→ AIM OF THE EXERCISE
Find the line with "met2: 0.42 / 0.0707" and the line with "70.4 | 69.3 |" in the entries below; output exactly those two lines, every line between them, and no others.

(Stored data entries)
========

File: flow/constraint.sdc
current_design selXandY

set clk_period 1.0
set clk_io_pct 0.2

create_clock -name clk0 -period $clk_period

set non_clock_inputs [all_inputs -no_clocks]
set_input_delay [expr $clk_period * $clk_io_pct] -clock clk0 $non_clock_inputs
set_output_delay [expr $clk_period * $clk_io_pct] -clock clk0 [all_outputs]
File: flow/run.sh
#!/bin/bash
# OpenROAD 26Q1-2900-gdf79404cd8, Yosys 0.63+post, stock flow scripts
make -C /OpenROAD-flow-scripts/flow DESIGN_CONFIG=/design/flow/config.mk WORK_HOME=/design/flow/orfs finish
File: flow/design.v
module selXandY(input logic [10:0] x1, y1, x2, y2, input logic drawingBoard, color1, output logic [10:0] x, y, output logic color);
	assign x = drawingBoard ? x1: x2;
	assign y = drawingBoard ? y1: y2;
	always_comb begin
		if(drawingBoard)
			color = 1'b1;
		else 
			color = color1;
	end
endmodule 
File: flow/config.mk
export PLATFORM = sky130hd
export DESIGN_NAME = selXandY
export DESIGN_NICKNAME = selXandY
export VERILOG_FILES = /design/flow/design.v
export SDC_FILE = /design/flow/constraint.sdc
export NUM_CORES = 4
export LEC_CHECK = 1
export CORE_AREA = 10 10 70 70
export DIE_AREA = 0 0 80 80
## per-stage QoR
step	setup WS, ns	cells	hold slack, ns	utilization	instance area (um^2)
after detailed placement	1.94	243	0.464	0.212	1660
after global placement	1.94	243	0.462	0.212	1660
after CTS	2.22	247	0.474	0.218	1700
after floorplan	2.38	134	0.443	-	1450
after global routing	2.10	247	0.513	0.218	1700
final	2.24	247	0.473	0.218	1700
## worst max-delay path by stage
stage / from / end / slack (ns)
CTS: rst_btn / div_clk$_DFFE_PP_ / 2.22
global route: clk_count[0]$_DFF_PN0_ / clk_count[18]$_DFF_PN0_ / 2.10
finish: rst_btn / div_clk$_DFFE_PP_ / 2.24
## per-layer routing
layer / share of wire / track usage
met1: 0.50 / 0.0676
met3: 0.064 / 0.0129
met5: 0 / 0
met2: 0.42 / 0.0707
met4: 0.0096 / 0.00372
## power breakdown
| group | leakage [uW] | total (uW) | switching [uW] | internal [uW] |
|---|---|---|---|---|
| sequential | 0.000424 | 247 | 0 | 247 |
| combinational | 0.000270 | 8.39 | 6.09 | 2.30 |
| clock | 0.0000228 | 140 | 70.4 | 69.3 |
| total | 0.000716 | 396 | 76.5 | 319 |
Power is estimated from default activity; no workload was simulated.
<file path="design/flow/design.v">
module button_counter_with_fsm_debouncer (
    input [1:0] switch ,
    input clk,
    output reg [3:0] led
);
wire rst;
wire btn_clk;
assign btn_clk = ~switch[0];
assign rst = ~switch[1];
localparam STATE_IDLE = 2'd0;
localparam STATE_COUNT = 2'd1;
localparam STATE_DONE = 2'd2;
localparam STATE_WAIT = 2'd3;
localparam MAX_CLK_COUNT = 24'd2000000;
localparam MAX_LED_COUNT = 4'hf;
reg [23:0] clk_count;
reg clk_div;
reg [1:0] state;
always @(posedge clk or posedge rst) begin
    if(rst == 1'b1) begin
        clk_count <=24'b0;
    end else if(clk_count == MAX_CLK_COUNT) begin
        clk_div <= ~clk_div;
        clk_count <= 24'b0;
    end
    else begin
        clk_count <= clk_count +1;
    end
end
always @(posedge clk_div or posedge rst) begin
    if(rst == 1'b1) begin
        state <= STATE_IDLE;
    end 
    else begin
        case (state)
            STATE_IDLE:begin
                if(btn_clk == 1'b1) begin
                    state <= STATE_COUNT;
                end
            end
            STATE_COUNT:begin
                if(led == MAX_LED_COUNT) begin
                    state <= STATE_DONE;
                end else begin
                    state <= STATE_WAIT;
                end
            end
            STATE_WAIT:begin
                if(btn_clk == 1'b1) begin
                    state <= STATE_COUNT;
                end
            end
            STATE_DONE: state <= STATE_IDLE;
        default: state <= STATE_IDLE;
        endcase
    end
end
always @(posedge clk_div or posedge rst) begin
    if(rst == 1'b1) begin
        led<=4'b0;
    end
    else begin
        if(state == STATE_COUNT) begin
            led <= led +1;
        end
    end
end
endmodule
</file>
<file path="design/flow/run.sh">
#!/bin/bash
# OpenROAD 26Q1-2900-gdf79404cd8, Yosys 0.63+post, stock flow scripts
make -C /OpenROAD-flow-scripts/flow DESIGN_CONFIG=/design/flow/config.mk WORK_HOME=/design/flow/orfs finish
</file>
===== flow/design.v =====
module fsm_mealy(
    input clk,
    input rst_btn,
    input go_btn,
    output reg [3:0] led,
    output reg done_sig, 
);
localparam STATE_IDLE = 2'd0;
localparam STATE_COUNTING = 2'd1;
localparam MAX_CLK_COUNT = 24'd15000000;
localparam MAX_LED_COUNT = 4'hf;
wire rst;
wire go;
reg div_clk;
reg [1:0] state;
reg [23:0] clk_count;
assign rst = ~rst_btn;
assign go = ~go_btn;
always@(posedge clk or posedge rst) begin
    if(rst == 1'b1) begin
        clk_count <= 24'b0;
    end 
    else if(clk_count == MAX_CLK_COUNT) begin
        clk_count <= 24'b0;
        div_clk <= ~div_clk;
    end 
    else begin
        clk_count <= clk_count+1;
    end
end
always@(posedge div_clk or posedge rst) begin
    if(rst == 1'b1) begin
        state <=STATE_IDLE;
    end 
    else begin
        case (state)
            STATE_IDLE:begin
                done_sig <= 1'b0;
                if(go == 1'b1) begin
                    state <= STATE_COUNTING;
                end
            end 
            STATE_COUNTING:begin
                if(led == MAX_LED_COUNT) begin
                    state <= STATE_IDLE;
                    done_sig <= 1'b1;
                end
            end
            default: state <= STATE_IDLE;
        endcase
    end
end
always @(posedge div_clk or posedge rst) begin
    if(rst == 1'b1) begin
        led<=4'b0;
    end
    else begin
        if(state == STATE_COUNTING) begin
            led <= led +1;
        end
        else begin
            led <= 4'd0;
        end
    end
end
endmodule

========

→ REPLY
met2: 0.42 / 0.0707
met4: 0.0096 / 0.00372
## power breakdown
| group | leakage [uW] | total (uW) | switching [uW] | internal [uW] |
|---|---|---|---|---|
| sequential | 0.000424 | 247 | 0 | 247 |
| combinational | 0.000270 | 8.39 | 6.09 | 2.30 |
| clock | 0.0000228 | 140 | 70.4 | 69.3 |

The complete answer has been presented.